AI music extension refers to recording / uploading musical content and using generative AI models to expand on that idea.
Musicians can now upload ideas and overcome creative block quickly, sampling the music directly or referencing it as the starting point for their own songwriting.
There are currently only a few products on the market with an AI music extender; Suno, Udio, and Soundgen. We'll cover each of them her and share tips on how to get the most value from them.
Table of Contents
Best AI Music Extenders
AI powered music-to-song generation refers to models that take in an initial audio file and transform it into a complete arrangement. Each AI music platform has its own model architecture and training data, which means they each produce different kinds of musical output.
Udio (AI song extender)
Udio began as a text-to-song generator, without an audio upload feature. They introduced the AI song extender during mid-2024, available only on the paid plan.
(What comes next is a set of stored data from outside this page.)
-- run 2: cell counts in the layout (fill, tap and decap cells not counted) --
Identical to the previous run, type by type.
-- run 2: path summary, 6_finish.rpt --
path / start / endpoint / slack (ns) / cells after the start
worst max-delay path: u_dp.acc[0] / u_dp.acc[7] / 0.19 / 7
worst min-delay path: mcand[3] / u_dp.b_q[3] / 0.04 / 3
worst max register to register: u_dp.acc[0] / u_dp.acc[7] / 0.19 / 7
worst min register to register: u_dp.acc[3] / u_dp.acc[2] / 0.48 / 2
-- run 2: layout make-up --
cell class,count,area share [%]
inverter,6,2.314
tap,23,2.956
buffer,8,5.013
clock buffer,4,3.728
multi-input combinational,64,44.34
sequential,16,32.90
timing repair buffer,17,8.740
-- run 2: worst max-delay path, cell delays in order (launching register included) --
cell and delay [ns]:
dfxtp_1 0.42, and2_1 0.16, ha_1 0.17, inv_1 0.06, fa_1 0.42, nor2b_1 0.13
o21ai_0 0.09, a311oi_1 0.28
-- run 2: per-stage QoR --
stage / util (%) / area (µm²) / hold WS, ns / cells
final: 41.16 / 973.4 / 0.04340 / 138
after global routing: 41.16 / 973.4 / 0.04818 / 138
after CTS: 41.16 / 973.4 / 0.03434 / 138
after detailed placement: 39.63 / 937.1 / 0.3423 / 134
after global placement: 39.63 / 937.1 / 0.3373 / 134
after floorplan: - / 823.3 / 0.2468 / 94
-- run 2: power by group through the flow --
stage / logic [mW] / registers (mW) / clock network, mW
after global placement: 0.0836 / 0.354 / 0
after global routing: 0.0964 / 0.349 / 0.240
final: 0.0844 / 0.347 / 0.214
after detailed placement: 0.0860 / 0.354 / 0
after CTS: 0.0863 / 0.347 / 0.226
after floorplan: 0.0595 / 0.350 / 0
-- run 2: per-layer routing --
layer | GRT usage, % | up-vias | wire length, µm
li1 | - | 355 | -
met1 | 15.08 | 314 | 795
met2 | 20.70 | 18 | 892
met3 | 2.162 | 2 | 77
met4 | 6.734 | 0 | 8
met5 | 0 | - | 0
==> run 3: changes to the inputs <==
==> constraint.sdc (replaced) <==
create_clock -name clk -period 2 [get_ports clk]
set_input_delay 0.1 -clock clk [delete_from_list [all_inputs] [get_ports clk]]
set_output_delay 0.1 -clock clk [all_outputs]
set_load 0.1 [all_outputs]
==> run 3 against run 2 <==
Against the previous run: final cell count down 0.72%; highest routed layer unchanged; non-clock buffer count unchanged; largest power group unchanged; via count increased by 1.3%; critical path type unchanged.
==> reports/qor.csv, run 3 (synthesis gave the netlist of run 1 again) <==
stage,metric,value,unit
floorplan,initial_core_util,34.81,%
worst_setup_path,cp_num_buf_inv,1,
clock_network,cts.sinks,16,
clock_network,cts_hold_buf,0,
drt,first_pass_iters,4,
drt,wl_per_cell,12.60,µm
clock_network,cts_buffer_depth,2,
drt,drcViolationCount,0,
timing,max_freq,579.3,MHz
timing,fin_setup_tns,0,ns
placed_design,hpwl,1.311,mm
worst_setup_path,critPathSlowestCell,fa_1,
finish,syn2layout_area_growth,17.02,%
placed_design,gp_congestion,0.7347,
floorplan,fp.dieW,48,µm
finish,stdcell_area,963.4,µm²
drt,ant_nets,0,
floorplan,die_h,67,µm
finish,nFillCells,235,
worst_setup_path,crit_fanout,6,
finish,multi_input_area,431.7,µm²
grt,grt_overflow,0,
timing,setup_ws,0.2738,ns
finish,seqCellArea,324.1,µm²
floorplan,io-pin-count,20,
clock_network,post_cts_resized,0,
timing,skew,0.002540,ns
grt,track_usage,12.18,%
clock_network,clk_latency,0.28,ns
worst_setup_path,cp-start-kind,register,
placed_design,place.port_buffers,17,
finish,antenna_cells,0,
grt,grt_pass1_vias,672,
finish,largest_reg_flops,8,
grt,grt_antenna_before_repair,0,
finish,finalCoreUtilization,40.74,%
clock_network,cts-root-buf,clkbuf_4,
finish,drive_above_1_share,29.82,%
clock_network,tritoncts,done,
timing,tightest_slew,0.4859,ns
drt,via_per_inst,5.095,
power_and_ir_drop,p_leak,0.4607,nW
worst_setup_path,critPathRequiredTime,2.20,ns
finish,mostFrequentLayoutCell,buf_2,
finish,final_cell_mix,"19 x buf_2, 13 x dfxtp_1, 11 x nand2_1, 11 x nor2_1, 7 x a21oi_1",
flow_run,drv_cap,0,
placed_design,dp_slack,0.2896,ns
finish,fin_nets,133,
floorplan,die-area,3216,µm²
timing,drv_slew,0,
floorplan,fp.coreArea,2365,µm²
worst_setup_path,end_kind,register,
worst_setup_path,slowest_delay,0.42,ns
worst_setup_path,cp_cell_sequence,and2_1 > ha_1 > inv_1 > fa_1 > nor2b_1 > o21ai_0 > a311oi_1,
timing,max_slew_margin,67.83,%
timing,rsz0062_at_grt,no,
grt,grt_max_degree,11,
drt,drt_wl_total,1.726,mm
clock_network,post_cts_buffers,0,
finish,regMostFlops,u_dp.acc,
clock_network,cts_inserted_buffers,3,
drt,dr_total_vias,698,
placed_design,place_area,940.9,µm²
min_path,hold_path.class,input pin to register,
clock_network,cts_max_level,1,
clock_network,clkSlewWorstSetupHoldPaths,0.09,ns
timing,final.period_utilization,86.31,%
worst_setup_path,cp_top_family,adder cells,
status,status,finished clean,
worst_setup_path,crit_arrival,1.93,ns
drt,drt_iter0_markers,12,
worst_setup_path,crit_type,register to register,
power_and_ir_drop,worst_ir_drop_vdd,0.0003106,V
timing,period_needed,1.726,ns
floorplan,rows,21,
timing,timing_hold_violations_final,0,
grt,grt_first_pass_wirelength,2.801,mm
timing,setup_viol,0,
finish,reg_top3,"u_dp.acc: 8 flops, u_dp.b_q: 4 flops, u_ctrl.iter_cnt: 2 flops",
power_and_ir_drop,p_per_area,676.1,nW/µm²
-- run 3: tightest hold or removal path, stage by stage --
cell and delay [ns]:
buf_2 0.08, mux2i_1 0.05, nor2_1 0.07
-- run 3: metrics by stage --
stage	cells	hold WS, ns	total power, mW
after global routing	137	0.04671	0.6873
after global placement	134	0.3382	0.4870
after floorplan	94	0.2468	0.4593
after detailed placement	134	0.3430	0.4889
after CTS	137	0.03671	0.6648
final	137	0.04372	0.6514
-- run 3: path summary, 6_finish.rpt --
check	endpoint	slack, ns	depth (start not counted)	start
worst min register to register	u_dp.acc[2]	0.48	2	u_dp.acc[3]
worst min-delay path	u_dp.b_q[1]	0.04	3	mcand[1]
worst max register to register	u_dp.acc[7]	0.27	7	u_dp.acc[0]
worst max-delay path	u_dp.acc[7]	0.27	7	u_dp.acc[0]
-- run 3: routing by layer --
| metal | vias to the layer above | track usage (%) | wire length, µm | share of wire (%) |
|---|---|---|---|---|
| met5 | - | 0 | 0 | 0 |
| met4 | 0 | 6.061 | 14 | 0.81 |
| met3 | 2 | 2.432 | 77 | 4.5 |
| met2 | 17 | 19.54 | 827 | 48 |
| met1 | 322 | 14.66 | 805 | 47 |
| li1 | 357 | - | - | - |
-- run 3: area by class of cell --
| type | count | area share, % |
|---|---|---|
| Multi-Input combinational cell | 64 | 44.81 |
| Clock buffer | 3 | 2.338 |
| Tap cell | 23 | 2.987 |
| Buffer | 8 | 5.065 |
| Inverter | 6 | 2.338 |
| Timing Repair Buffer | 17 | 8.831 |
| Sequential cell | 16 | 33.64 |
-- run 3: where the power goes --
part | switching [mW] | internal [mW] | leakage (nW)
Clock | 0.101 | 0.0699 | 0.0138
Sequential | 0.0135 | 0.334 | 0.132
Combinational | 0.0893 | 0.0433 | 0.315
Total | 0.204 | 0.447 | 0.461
Subscribers can upload their own music clips and use text prompts to describe what they want to hear. We experimented with this feature extensively and discovered a few interesting details about the model's performance:
Udio's best AI music extension features
Udio can extend your audio forward or backward in time, relative to the whole clip. That means you can generate intros lead smoothly into your own music.
Udio combines the input track with the generative output, so it truly feels like a song extension. Other apps, like Suno, do not stitch the input and output.
Udio applies stem separation to multitrack recordings, and then isolates solo tracks like a lead melody, writing a new arrangement around that stem.
Udio will write melodic variations and reharmonize an initial concept, adding new chords as well as new instruments. Text prompts influence the output.
Each generation tends to be unique and different. If the music output sounds too similar, use the Strength slider to diverge further from the original input.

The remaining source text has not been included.